Cognitive Impairment and Dementia after Stroke: Design and Rationale for the DISCOVERY Study

Natalia S. Rost, James F. Meschia, Rebecca Gottesman, Lisa Wruck, Karl Helmer, Steven M. Greenberg

Research output: Contribution to journalReview articlepeer-review

Abstract

Stroke is a leading cause of the adult disability epidemic in the United States, with a major contribution from poststroke cognitive impairment and dementia (PSCID), the rates of which are disproportionally high among the health disparity populations. Despite the PSCID's overwhelming impact on public health, a knowledge gap exists with regard to the complex interaction between the acute stroke event and highly prevalent preexisting brain pathology related to cerebrovascular and Alzheimer disease or related dementia. Understanding the factors that modulate PSCID risk in relation to index stroke event is critically important for developing personalized prognostication of PSCID, targeted interventions to prevent it, and for informing future clinical trial design. The DISCOVERY study (Determinants of Incident Stroke Cognitive Outcomes and Vascular Effects on Recovery), a collaborative network of thirty clinical performance clinical sites with access to acute stroke populations and the expertise and capacity for systematic assessment of PSCID will address this critical challenge. DISCOVERY is a prospective, multicenter, observational, nested-cohort study of 8000 nondemented ischemic and hemorrhagic stroke patients enrolled at the time of index stroke and followed for a minimum of 2 years, with serial cognitive evaluations and assessments of functional outcome, with subsets undergoing research magnetic resonance imaging and positron emission tomography and comprehensive genetic/genomic and fluid biomarker testing.
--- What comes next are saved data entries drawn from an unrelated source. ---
--- src/logic/sciw_pkg.sv ---
package sciw_pkg;
  // register byte offsets
  localparam logic [3:0] CTRL_OFS = 4'h0;
  localparam logic [3:0] IEN_OFS = 4'h4;
  localparam logic [3:0] STAT_OFS = 4'h8;
  localparam logic [3:0] DATA_OFS = 4'hC;
  // control register bit positions
  localparam int WAKE_BIT = 0;
  localparam int LEN9_BIT = 1;
  localparam int ILT_BIT = 2;
  localparam int IDLE_ON_WAKEUP_ENABLE_BIT = 3;
  localparam int ASLEEP_BIT = 4;
  localparam int CTRL_W = 5;
  // flag positions, shared by status and enable registers
  localparam int F_TRANSMIT_EMPTY_FLAG = 0;
  localparam int F_TC = 1;
  localparam int F_RECEIVE_FULL_FLAG = 2;
  localparam int F_IDLE = 3;
  localparam int F_EDGE = 4;
  localparam int F_BRK = 5;
  localparam int F_OR = 6;
  localparam int F_NF = 7;
  localparam int F_FE = 8;
  localparam int F_PF = 9;
  localparam int NFLAG = 10;
  localparam logic [9:0] W1C_MASK = 10'h3FC;
  localparam logic [9:0] TX_GRP = 10'h003;
  localparam logic [9:0] RX_GRP = 10'h03C;
  localparam logic [9:0] ERR_GRP = 10'h3C0;
  // reset values
  localparam logic [4:0] CTRL_RST = 5'h00;
  localparam logic [9:0] IEN_RST = 10'h000;
  // idle character length in bit times, start and stop included
  localparam logic [3:0] IDLE_BITS_8 = 4'hA;
  localparam logic [3:0] IDLE_BITS_9 = 4'hB;
  // axi responses
  localparam logic [1:0] RESP_OKAY = 2'h0;
  localparam logic [1:0] RESP_SLVERR = 2'h2;
endpackage

--- src/logic/sciw_idle_det.sv ---
`timescale 1ns/1ps
module sciw_idle_det (
  // clock and reset
  input wire logic clk_i,
  input wire logic rst_n_i,
  // receiver timing
  input wire logic bit_tick_i,
  input wire logic rxd_i,
  input wire logic start_done_i,
  input wire logic stop_done_i,
  // configuration
  input wire logic ilt_i,
  input wire logic len9_i,
  // one pulse per idle period
  output logic idle_o
);
  typedef struct packed {
    logic [3:0] cnt;
    logic armed;
    logic idle;
  } sciw_idle_s;

  sciw_idle_s q;
  sciw_idle_s nxt;
  logic [3:0] limit;

  always_comb begin
    nxt = q;
    nxt.idle = 1'b0;
    limit = len9_i ? sciw_pkg::IDLE_BITS_9 : sciw_pkg::IDLE_BITS_8;
    // start point of the count follows the idle type select
    if ((!ilt_i && start_done_i) || (ilt_i && stop_done_i)) begin
      nxt.armed = 1'b1;
      nxt.cnt = 4'h0;
    end else if (bit_tick_i && q.armed) begin
      if (!rxd_i) begin
        nxt.cnt = 4'h0;
      end else if (q.cnt + 4'h1 == limit) begin
        // disarm so a long idle gap raises only one pulse
        nxt.idle = 1'b1;
        nxt.armed = 1'b0;
        nxt.cnt = 4'h0;
      end else begin
        nxt.cnt = q.cnt + 4'h1;
      end
    end
  end

  always_ff @(posedge clk_i or negedge rst_n_i) begin
    if (!rst_n_i) begin
      q <= '{cnt: 4'h0, armed: 1'b1, idle: 1'b0};
    end else begin
      q <= nxt;
    end
  end

  assign idle_o = q.idle;
endmodule

--- src/logic/sciw_top.sv ---
`timescale 1ns/1ps
// Summary of operation
// - receiver leaves sleep by itself at message end or next message start
// - wake select 0: a full idle character clears receiver_asleep
// - idle character is 10 bit times, 11 with 9-bit data
// - asleep with idle_on_wakeup_enable 0: waking idle leaves idle flag clear
// - after idle wakeup the next character sets receive_full_flag
// - idle_on_wakeup_enable 1: every idle sets idle flag, asleep or not
// - idle_type_select 0: idle count starts after the start bit
// - idle_type_select 1: idle count starts after the stop bit
// - wake select 1: character with top bit one clears receiver_asleep
// - address character is kept and sets receive_full_flag
// - three requests: transmit, receive, error groups
// - ten flags each masked by own enable; flags still poll
// - transmit_empty_flag with its enable keeps requesting
// - transmit_complete_flag when transmitter idle; with enable requests
module sciw_top (
  // clock and reset
  input wire logic REF_CLK_I,
  input wire logic RESETN_I,
  // axi4-lite write address and data
  input wire logic [3:0] S_AXI_AWADDR_I,
  input wire logic S_AXI_AWVALID_I,
  output logic S_AXI_AWREADY_O,
  input wire logic [31:0] S_AXI_WDATA_I,
  input wire logic [3:0] S_AXI_WSTRB_I,
  input wire logic S_AXI_WVALID_I,
  output logic S_AXI_WREADY_O,
  // axi4-lite write response
  output logic [1:0] S_AXI_BRESP_O,
  output logic S_AXI_BVALID_O,
  input wire logic S_AXI_BREADY_I,
  // axi4-lite read
  input wire logic [3:0] S_AXI_ARADDR_I,
  input wire logic S_AXI_ARVALID_I,
  output logic S_AXI_ARREADY_O,
  output logic [31:0] S_AXI_RDATA_O,
  output logic [1:0] S_AXI_RRESP_O,
  output logic S_AXI_RVALID_O,
  input wire logic S_AXI_RREADY_I,
  // receiver frame engine
  input wire logic RX_LINE_I,
  input wire logic RX_BIT_TICK_I,
  input wire logic RX_START_DONE_I,
  input wire logic RX_STOP_DONE_I,
  input wire logic RX_MSB_VALID_I,
  input wire logic RX_MSB_I,
  input wire logic RX_CHAR_DONE_I,
  input wire logic [8:0] RX_CHAR_I,
  input wire logic RX_EDGE_I,
  input wire logic RX_BREAK_I,
  input wire logic RX_NOISE_I,
  input wire logic RX_FRAMING_I,
  input wire logic RX_PARITY_I,
  // transmitter state
  input wire logic TX_BUF_FREE_I,
  input wire logic TX_IDLE_I,
  // configuration to the frame engine
  output logic RX_LEN9_O,
  output logic RX_ASLEEP_O,
  // interrupt requests
  output logic IRQ_TX_O,
  output logic IRQ_RX_O,
  output logic IRQ_ERR_O,
  output logic IRQ_O
);
  typedef struct packed {
    logic awready;
    logic wready;
    logic aw_have;
    logic w_have;
    logic [3:0] aw_addr;
    logic [31:0] wdata;
    logic [3:0] wstrb;
    logic bvalid;
    logic [1:0] bresp;
    logic arready;
    logic rvalid;
    logic [1:0] rresp;
    logic [31:0] rdata;
    logic [4:0] ctrl;
    logic [9:0] ien;
    logic [9:0] flags;
    logic [8:0] data;
    logic irq_tx;
    logic irq_rx;
    logic irq_err;
    logic irq;
  } sciw_top_s;

  sciw_top_s q;
  sciw_top_s nxt;
  logic idle_pulse;
  logic [31:0] wmask;
  logic [31:0] wd;
  logic [9:0] fset;
  logic [9:0] fclr;
  logic w_fire;

  function automatic logic is_mapped(input logic [3:0] a);
    is_mapped = (a == sciw_pkg::CTRL_OFS) || (a == sciw_pkg::IEN_OFS) ||
                (a == sciw_pkg::STAT_OFS) || (a == sciw_pkg::DATA_OFS);
  endfunction

  sciw_idle_det u_idle (
    .clk_i(REF_CLK_I),
    .rst_n_i(RESETN_I),
    .bit_tick_i(RX_BIT_TICK_I),
    .rxd_i(RX_LINE_I),
    .start_done_i(RX_START_DONE_I),
    .stop_done_i(RX_STOP_DONE_I),
    .ilt_i(q.ctrl[sciw_pkg::ILT_BIT]),
    .len9_i(q.ctrl[sciw_pkg::LEN9_BIT]),
    .idle_o(idle_pulse)
  );

  always_comb begin
    nxt = q;
    fset = '0;
    fclr = '0;
    wmask = {{8{q.wstrb[3]}}, {8{q.wstrb[2]}}, {8{q.wstrb[1]}}, {8{q.wstrb[0]}}};
    wd = q.wdata & wmask;
    w_fire = q.aw_have && q.w_have && !q.bvalid;

    // address and data are latched separately, in either order
    if (S_AXI_AWVALID_I && q.awready) begin
      nxt.aw_have = 1'b1;
      nxt.aw_addr = {S_AXI_AWADDR_I[3:2], 2'b00};
    end
    if (S_AXI_WVALID_I && q.wready) begin
      nxt.w_have = 1'b1;
      nxt.wdata = S_AXI_WDATA_I;
      nxt.wstrb = S_AXI_WSTRB_I;
    end
    if (q.bvalid && S_AXI_BREADY_I) begin
      nxt.bvalid = 1'b0;
    end
    if (w_fire) begin
      nxt.aw_have = 1'b0;
      nxt.w_have = 1'b0;
      nxt.bvalid = 1'b1;
      nxt.bresp = is_mapped(q.aw_addr) ? sciw_pkg::RESP_OKAY : sciw_pkg::RESP_SLVERR;
      case (q.aw_addr)
        sciw_pkg::CTRL_OFS: begin
          nxt.ctrl = (q.ctrl & ~wmask[4:0]) | wd[4:0];
        end
        sciw_pkg::IEN_OFS: begin
          nxt.ien = (q.ien & ~wmask[9:0]) | wd[9:0];
        end
        sciw_pkg::STAT_OFS: begin
          fclr = wd[9:0] & sciw_pkg::W1C_MASK;
        end
        default: begin
        end
      endcase
    end
    nxt.awready = !nxt.aw_have;
    nxt.wready = !nxt.w_have;

    if (q.rvalid && S_AXI_RREADY_I) begin
      nxt.rvalid = 1'b0;
    end
    if (S_AXI_ARVALID_I && q.arready) begin
      nxt.rvalid = 1'b1;
      nxt.rresp = is_mapped({S_AXI_ARADDR_I[3:2], 2'b00}) ?
                  sciw_pkg::RESP_OKAY : sciw_pkg::RESP_SLVERR;
      case ({S_AXI_ARADDR_I[3:2], 2'b00})
        sciw_pkg::CTRL_OFS: nxt.rdata = {27'h0000000, q.ctrl};
        sciw_pkg::IEN_OFS: nxt.rdata = {22'h000000, q.ien};
        sciw_pkg::STAT_OFS: nxt.rdata = {22'h000000, q.flags};
        sciw_pkg::DATA_OFS: nxt.rdata = {23'h000000, q.data};
        default: nxt.rdata = 32'h00000000;
      endcase
    end
    nxt.arready = !nxt.rvalid;

    // idle period: wakes an idle-line sleeper, flag per idle_on_wakeup_enable
    if (idle_pulse) begin
      if (q.ctrl[sciw_pkg::ASLEEP_BIT] && !q.ctrl[sciw_pkg::WAKE_BIT]) begin
        nxt.ctrl[sciw_pkg::ASLEEP_BIT] = 1'b0;
      end
      if (!q.ctrl[sciw_pkg::ASLEEP_BIT] || q.ctrl[sciw_pkg::IDLE_ON_WAKEUP_ENABLE_BIT]) begin
        fset[sciw_pkg::F_IDLE] = 1'b1;
      end
    end
    // top bit arrives before the stop bit, so the char below is kept
    if (RX_MSB_VALID_I && RX_MSB_I && q.ctrl[sciw_pkg::WAKE_BIT]) begin
      nxt.ctrl[sciw_pkg::ASLEEP_BIT] = 1'b0;
    end
    // a sleeping receiver drops the char; a full buffer is not overwritten
    if (RX_CHAR_DONE_I && !q.ctrl[sciw_pkg::ASLEEP_BIT]) begin
      if (q.flags[sciw_pkg::F_RECEIVE_FULL_FLAG] && !fclr[sciw_pkg::F_RECEIVE_FULL_FLAG]) begin
        fset[sciw_pkg::F_OR] = 1'b1;
      end else begin
        nxt.data = RX_CHAR_I;
        fset[sciw_pkg::F_RECEIVE_FULL_FLAG] = 1'b1;
      end
    end
    fset[sciw_pkg::F_EDGE] = fset[sciw_pkg::F_EDGE] | RX_EDGE_I;
    fset[sciw_pkg::F_BRK] = fset[sciw_pkg::F_BRK] | RX_BREAK_I;
    fset[sciw_pkg::F_NF] = fset[sciw_pkg::F_NF] | RX_NOISE_I;
    fset[sciw_pkg::F_FE] = fset[sciw_pkg::F_FE] | RX_FRAMING_I;
    fset[sciw_pkg::F_PF] = fset[sciw_pkg::F_PF] | RX_PARITY_I;

    // set after clear, so a same-cycle event is never lost
    nxt.flags = (q.flags & ~fclr) | fset;
    nxt.flags[sciw_pkg::F_TRANSMIT_EMPTY_FLAG] = TX_BUF_FREE_I;
    nxt.flags[sciw_pkg::F_TC] = TX_IDLE_I;

    nxt.irq_tx = |(nxt.flags & nxt.ien & sciw_pkg::TX_GRP);
    nxt.irq_rx = |(nxt.flags & nxt.ien & sciw_pkg::RX_GRP);
    nxt.irq_err = |(nxt.flags & nxt.ien & sciw_pkg::ERR_GRP);
    nxt.irq = nxt.irq_tx | nxt.irq_rx | nxt.irq_err;
  end

  always_ff @(posedge REF_CLK_I or negedge RESETN_I) begin
    if (!RESETN_I) begin
      q <= '0;
    end else begin
      q <= nxt;
    end
  end

  assign S_AXI_AWREADY_O = q.awready;
  assign S_AXI_WREADY_O = q.wready;
  assign S_AXI_BRESP_O = q.bresp;
  assign S_AXI_BVALID_O = q.bvalid;
  assign S_AXI_ARREADY_O = q.arready;
  assign S_AXI_RDATA_O = q.rdata;
  assign S_AXI_RRESP_O = q.rresp;
  assign S_AXI_RVALID_O = q.rvalid;
  assign RX_LEN9_O = q.ctrl[sciw_pkg::LEN9_BIT];
  assign RX_ASLEEP_O = q.ctrl[sciw_pkg::ASLEEP_BIT];
  assign IRQ_TX_O = q.irq_tx;
  assign IRQ_RX_O = q.irq_rx;
  assign IRQ_ERR_O = q.irq_err;
  assign IRQ_O = q.irq;
endmodule

--- config.mk ---
export PLATFORM = sky130hd
export DESIGN_NAME = sciw_top
export DESIGN_NICKNAME = d
export VERILOG_FILES = /design/src/logic/sciw_pkg.sv /design/src/logic/sciw_idle_det.sv /design/src/logic/sciw_top.sv
export SDC_FILE = /design/constraint.sdc
export NUM_CORES = 1
export LEC_CHECK = 0
export BUFFER_PORTS_ARGS = -buffer_cell sky130_fd_sc_hd__buf_2
export CAP_MARGIN = 25
export CORE_MARGIN = 2
export CORE_UTILIZATION = 50
export DETAILED_ROUTE_END_ITERATION = 12
export PLACE_DENSITY = 0.78
export SYNTH_ARGS = -nofsm -noshare
export SYNTH_HDL_FRONTEND = slang
export SYNTH_SLANG_ARGS = --single-unit
--- constraint.sdc ---
create_clock -name REF_CLK_I -period 4.8 [get_ports REF_CLK_I]
set_input_delay 0.48 -clock REF_CLK_I [delete_from_list [all_inputs] [get_ports REF_CLK_I]]
set_output_delay 0.48 -clock REF_CLK_I [all_outputs]
set_load 0.01 [all_outputs]
Word-level counts from Yosys, hierarchy flattened
Cells that the tools add are included.
{ "word_totals": {"inputBits": 74, "ram_bits": 0, "mem_count": 0, "ff_bits": 101, "elab_cells": 122, "latchBits": 0, "romBits": 0, "out_inout_bits": 47} }
{ "classes": {"multipliers": 0, "magnitude_cmp": 0, "div": 0, "reduce_logical": 43, "n_shift": 0, "mux": 32, "bitwise_logic": 14, "addsub": 1, "n_eq_ne": 7} }
{ "ops": {"columns": ["cell", "count"], "rows": [
  ["$pmux W32 S4", 1],
  ["$and A10 B10 Y10", 4],
  ["$mux W35", 1],
  ["$mux W10", 3],
  ["$not A10 Y10", 2],
  ["$or A10 B10 Y10", 2],
  ["$logic_and A1 B1 Y1", 15],
  ["$mux W1", 15],
  ["$mux W15", 1],
  ["$mux W2", 5],
  ["$mux W5", 2],
  ["$eq A2 B2 Y1 const B", 4],
  ["$logic_not A1 Y1", 8],
  ["$logic_or A1 B1 Y1", 8],
  ["$mux W4", 2],
  ["$reduce_bool A2 Y1", 4],
  ["$reduce_or A4 Y1", 2],
  ["$mux W6", 1],
  ["$and A5 B5 Y5", 1],
  ["$not A5 Y5", 1],
  ["$or A5 B5 Y5", 1],
  ["$add A4 B1 Y4 const B", 1],
  ["$eq A2 B1 Y1 const B", 2],
  ["$eq A4 B4 Y1", 1],
  ["other kinds (8)", 10]
]} }

Depth between registers and ports, before layout
{ "logic_depth": {"word_depth": 12, "mapped_depth": 6, "depth_no_buf": 6} }

Modules after synthesis
A second synthesis with hierarchy kept.
{ "unflattened": {"hier_cells": 297, "hier_area_um2": 3569.7} }
{ "modules_own_cells": {"columns": ["module", "cells_each", "instances", "area_per_inst_um2", "seq_area_each_um2"], "rows": [
  ["sciw_top", 263, 1, 3226.8, 1776.7],
  ["sciw_idle_det", 34, 1, 342.8, 151.4]
]} }

Worst setup path after synthesis
No wires, ideal clock.
{ "synth_path": {"path_kind": "register -> register", "from": "reg q, in the netlist S_AXI_BVALID_O", "to": "reg q, in the netlist IRQ_O", "arrival_ns": 1.999, "synth_period_minus_slack_ns": 2.130, "setup_ns": 0.131, "slack_ns": 2.670, "path_stages_with_launch": 6, "n_path_buf": 0, "required_ns": 4.669, "path_cell_list": "dfrtp_1 -> nand3b_2 -> nor2_1 -> mux2_2 -> a2111o_1 -> or3_1"} }
{ "synth_lines": {"columns": ["item", "line_no", "source"], "rows": [
  ["from (decl)", "sciw_top.sv:91", "sciw_top_s q;"],
  ["from (signal assigned)", "sciw_top.sv:220", "q <= nxt;"]
]} }

==> metrics list <==
- Setup repair after global routing left no endpoint under its margin.
- Cell internal power was estimated by the tool at 0.00147 W.
- For this run, the slowest stage of the critical path takes between 0.4 and 0.5 ns.
* Number of global-route vias before repair: approximately 2,400
* Part of the total power dissipated in the clock network: 24.2%
* Initial detailed-routing violation count: 102
* First-pass GRT wire length: 11,600 um
* Routed via count: 2,408
- After clock tree synthesis, the clock-pin slew on the worst setup and hold paths is about 0.08 ns.
* Class of the most critical hold timing path: in2reg
* Sequential area share after synthesis: a little over half
* Net switching power figure: 0.000696 W
- Clock tree from TritonCTS: yes
* Met1 routed wirelength after detailed routing: 3100 um
- Pins over their slew limit: 0
* Setup WS pre-CTS: around 2.3 ns
- The floorplan step set the die width to 88.5 um.
- Entering global routing, the biggest net connects just under 80 pins.
- Outcome: complete, no violations
- The commonest cells after synthesis are 76 x sky130_fd_sc_hd__dfrtp_1, 36 x sky130_fd_sc_hd__buf_4, 29 x sky130_fd_sc_hd__mux2_2.
* Hold violation count in the final report: 0
* Number of placed I/O pins: between 100 and 150
- In this run the remaining antenna-violating nets after routing total 0.
* Die Ht: approximately 89 um
- Total standard cell area after synthesis: ~3600 um2
- The most used flip-flop cell after synthesis is sky130_fd_sc_hd__dfrtp_1.
- Post-Route Setup TNS: 0 ns
- Yosys mapped the design onto 47 distinct sky130hd cell types.
- Max Cap Viol: 0
* Insertion delay to the later sink of the worst-skew pair: approximately 0.34 ns
* Filler cell count in the final layout: 585
- Number of enable flip-flop cells after synthesis: 0
- Clock tree synthesis selected as its root buffer the cell sky130_fd_sc_hd__clkbuf_8.
* Detail Route met3 WL: 404 um
- The clock passes through at most 2 buffers.
- Cells along the critical path: nand3b_2, nor2_1, mux2_2, a2111o_1, or3_1
- Number of nets at the end of the flow: approximately 440
* Level count of the clock H-tree: 3
- Combinational share of power: 28.2%
- Most repeated cell in the gate-level netlist after synthesis: sky130_fd_sc_hd__dfrtp_1
* Lkg Pwr: 1.96 nW
- Critical Setup Path Class: reg2reg
- 0 antenna diodes ended up in the layout.
- Port buffer count: 68
- Detailed placement finished with a half-perimeter wire length of slightly above 5000 um.
- Metal2 WL: 3310 um
- After layout, the worst path uses 52.2% of the clock period.
- Total grt overflow: 0
- Number of design rule violations left after detail routing: 0
* Antenna violations before repair: 0
* Async SR Flop Fraction: 100%
- Timing would allow up to 399 MHz.
- Top routing layer in use: met4
* WP buf/inv: 0
* Area of the die: about 8000 um2
- Core Box Area: between 6000 and 7000 um2
* Register share of total power: 47.6%
- Number of vias per cell after detailed routing: just over 5
- Biggest area contributors in the synthesized netlist: sky130_fd_sc_hd__dfrtp_1 53%, sky130_fd_sc_hd__mux2_2 9.1%, sky130_fd_sc_hd__buf_4 7.6%
- The initialized floorplan defines 30 standard-cell rows.
- Dividing the detail-routed wire length by the instance count gives between 10 and 15 um.
* Area overhead of the layout relative to synthesis: 14.1%
- On the critical path, the stage with the largest delay is an instance of sky130_fd_sc_hd__a2111o_1.
- In this run the worst path has a maximum fanout of 17.
* Sinks on the clock net: 77
* RD Place Congestion: 0.826
* Register bit total from synthesis: 77
* CP Data Arrival Time: roughly 2.7 ns
- For the pin with the worst max-slew slack, the measured transition is 0.575 ns.
* Time the final worst path needs with I/O delays and setup: ~2.5 ns
* Critical Path End Type: flop
- Share of total power consumed by net switching: between 30% and 40%
- Dominant cell type by area after synthesis: sky130_fd_sc_hd__dfrtp_1
- Maximum clock skew at final layout: 0.0101 ns
- TritonCTS Buffers: 9
- Share of the synthesized area in the top cell type: ~53%
* Post-Synthesis Mean Instance Area: 11.7 um2
- Before antenna repair, the detailed router went through 4 iterations.
* Post-CTS setup buffer count: 0
* Post-detailed-routing wire length: 6940 um
- Of the cells placed in the final design, the portion with a size suffix greater than 1 is 32.9%.
- STA classifies the critical path startpoint as a flop.
- Setup slack closes at about 2.3 ns.
- Kind of cell adding the most delay to the critical path: simple AND/OR/NAND/NOR gates
* Critical path required time: 5.02 ns
* Synthesized instance count: roughly 310
* Initial core utilization: 52.0%
* Setup Viol. Count Final: 0
- Count of yosys warnings during synthesis: 0
- Global routing used about a fifth of the available tracks.
- Max_slew headroom: between 60% and 70%
- For this design the ratio of total power to cell area is 533 nW/um2.
* Worst IR Drop VDD: 0.256 mV
==> worst register-to-register path, cell delays in order, from the launching register on <==
cell and delay, ns:
sky130_fd_sc_hd__dfrtp_1 0.41, sky130_fd_sc_hd__nand3b_2 0.42, sky130_fd_sc_hd__nor2_1 0.35, sky130_fd_sc_hd__mux2_2 0.39
sky130_fd_sc_hd__a2111o_1 0.47, sky130_fd_sc_hd__or3_1 0.35
==> layout make-up <==
class	instances	area, um2	share of cell area (%)
Clock buffer	10	138	3.38
Inverter	12	45.0	1.11
Timing Repair Buffer	70	380	9.34
Tap cell	96	120	2.95
Multi-Input combinational cell	197	1390	34.0
Clock inverter	5	75.1	1.84
Sequential cell	77	1930	47.3
==> registers in the layout (all words and copies together), names as in the netlist, named ones only <==
name,flops
q,45
S_AXI_RVALID_O,1
u_idle.idle_o,1
S_AXI_AWREADY_O,1
S_AXI_WREADY_O,1
IRQ_ERR_O,1
S_AXI_BVALID_O,1
S_AXI_BRESP_O,1
IRQ_O,1
RX_ASLEEP_O,1
IRQ_RX_O,1
S_AXI_RDATA_O,10
u_idle.q,5
S_AXI_RRESP_O,1
S_AXI_ARREADY_O,1
IRQ_TX_O,1
==> routing by layer <==
layer	up-vias	global-route usage (%)
li1	1142	-
met1	1172	26.2
met2	83	31.0
met3	11	3.92
met4	0	8.68
met5	-	0
==> path summary, 6_finish.rpt <==
path,start,to,slack (ns),depth (start not counted)
worst max-delay path,S_AXI_BVALID_O$_DFFE_PN0P_,IRQ_O$_DFF_PN0_,2.29,5
worst min-delay path,TX_IDLE_I,q[14]$_DFF_PN0_,0.26,1
worst max register to register,S_AXI_BVALID_O$_DFFE_PN0P_,IRQ_O$_DFF_PN0_,2.29,5
worst min register to register,S_AXI_RDATA_O[6]$_DFFE_PN0P_,S_AXI_RDATA_O[6]$_DFFE_PN0P_,0.48,2
max in group asynchronous,RESETN_I,u_idle.q[1]$_DFFE_PN1P_,3.76,3
min in group asynchronous,RESETN_I,S_AXI_AWREADY_O$_DFF_PN0_,0.48,2
==> stage by stage <==
stage                     power (W)  area [um2]  std cells  util, %  hold slack [ns]
final                       0.00217        4070        467     59.3            0.262
after global routing        0.00231        4070        467     59.3            0.256
after CTS                   0.00218        4040        465     58.7            0.250
after detailed placement    0.00165        3820        450     55.6            0.466
after global placement      0.00162        3820        450     55.6            0.465
after floorplan             0.00149        3660        329        -            0.184
==> power by group through the flow <==
stage,clock network [W],logic [W],registers [W]
floorplan,0,0.000481,0.00100
global placement,0,0.000589,0.00103
detailed placement,0,0.000610,0.00104
CTS,0.000537,0.000612,0.00103
global route,0.000560,0.000680,0.00107
finish,0.000525,0.000611,0.00103
==> what timing repair did <==
item	in CTS	in global routing
gates resized for setup	0	0
hold buffers	0	1
endpoints found under the hold margin	0	4
==> layout by cell type (no fill, tap or decap), drive strengths merged, types with 3 or more instances in the layout <==
cell and count:
mux4 5, mux2 37, clkbuf 10, clkinv 3, nand3b 3, nand2b 6, dfrtp 76, nand3 9
buf 69, nor2b 5, conb 24, o21ai 22, inv 12, nor2 10, a21oi 7, nand4 3
nand2 27, or3 3, a22oi 7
The overall scientific objective of this study is to elucidate mechanisms of brain resilience and susceptibility to PSCID in diverse US populations based on complex interplay between life-course exposure to multiple vascular risk factors, preexisting burden of microvascular and neurodegenerative pathology, the effect of strategic acute stroke lesions, and the mediating effect of genomic and epigenomic variation.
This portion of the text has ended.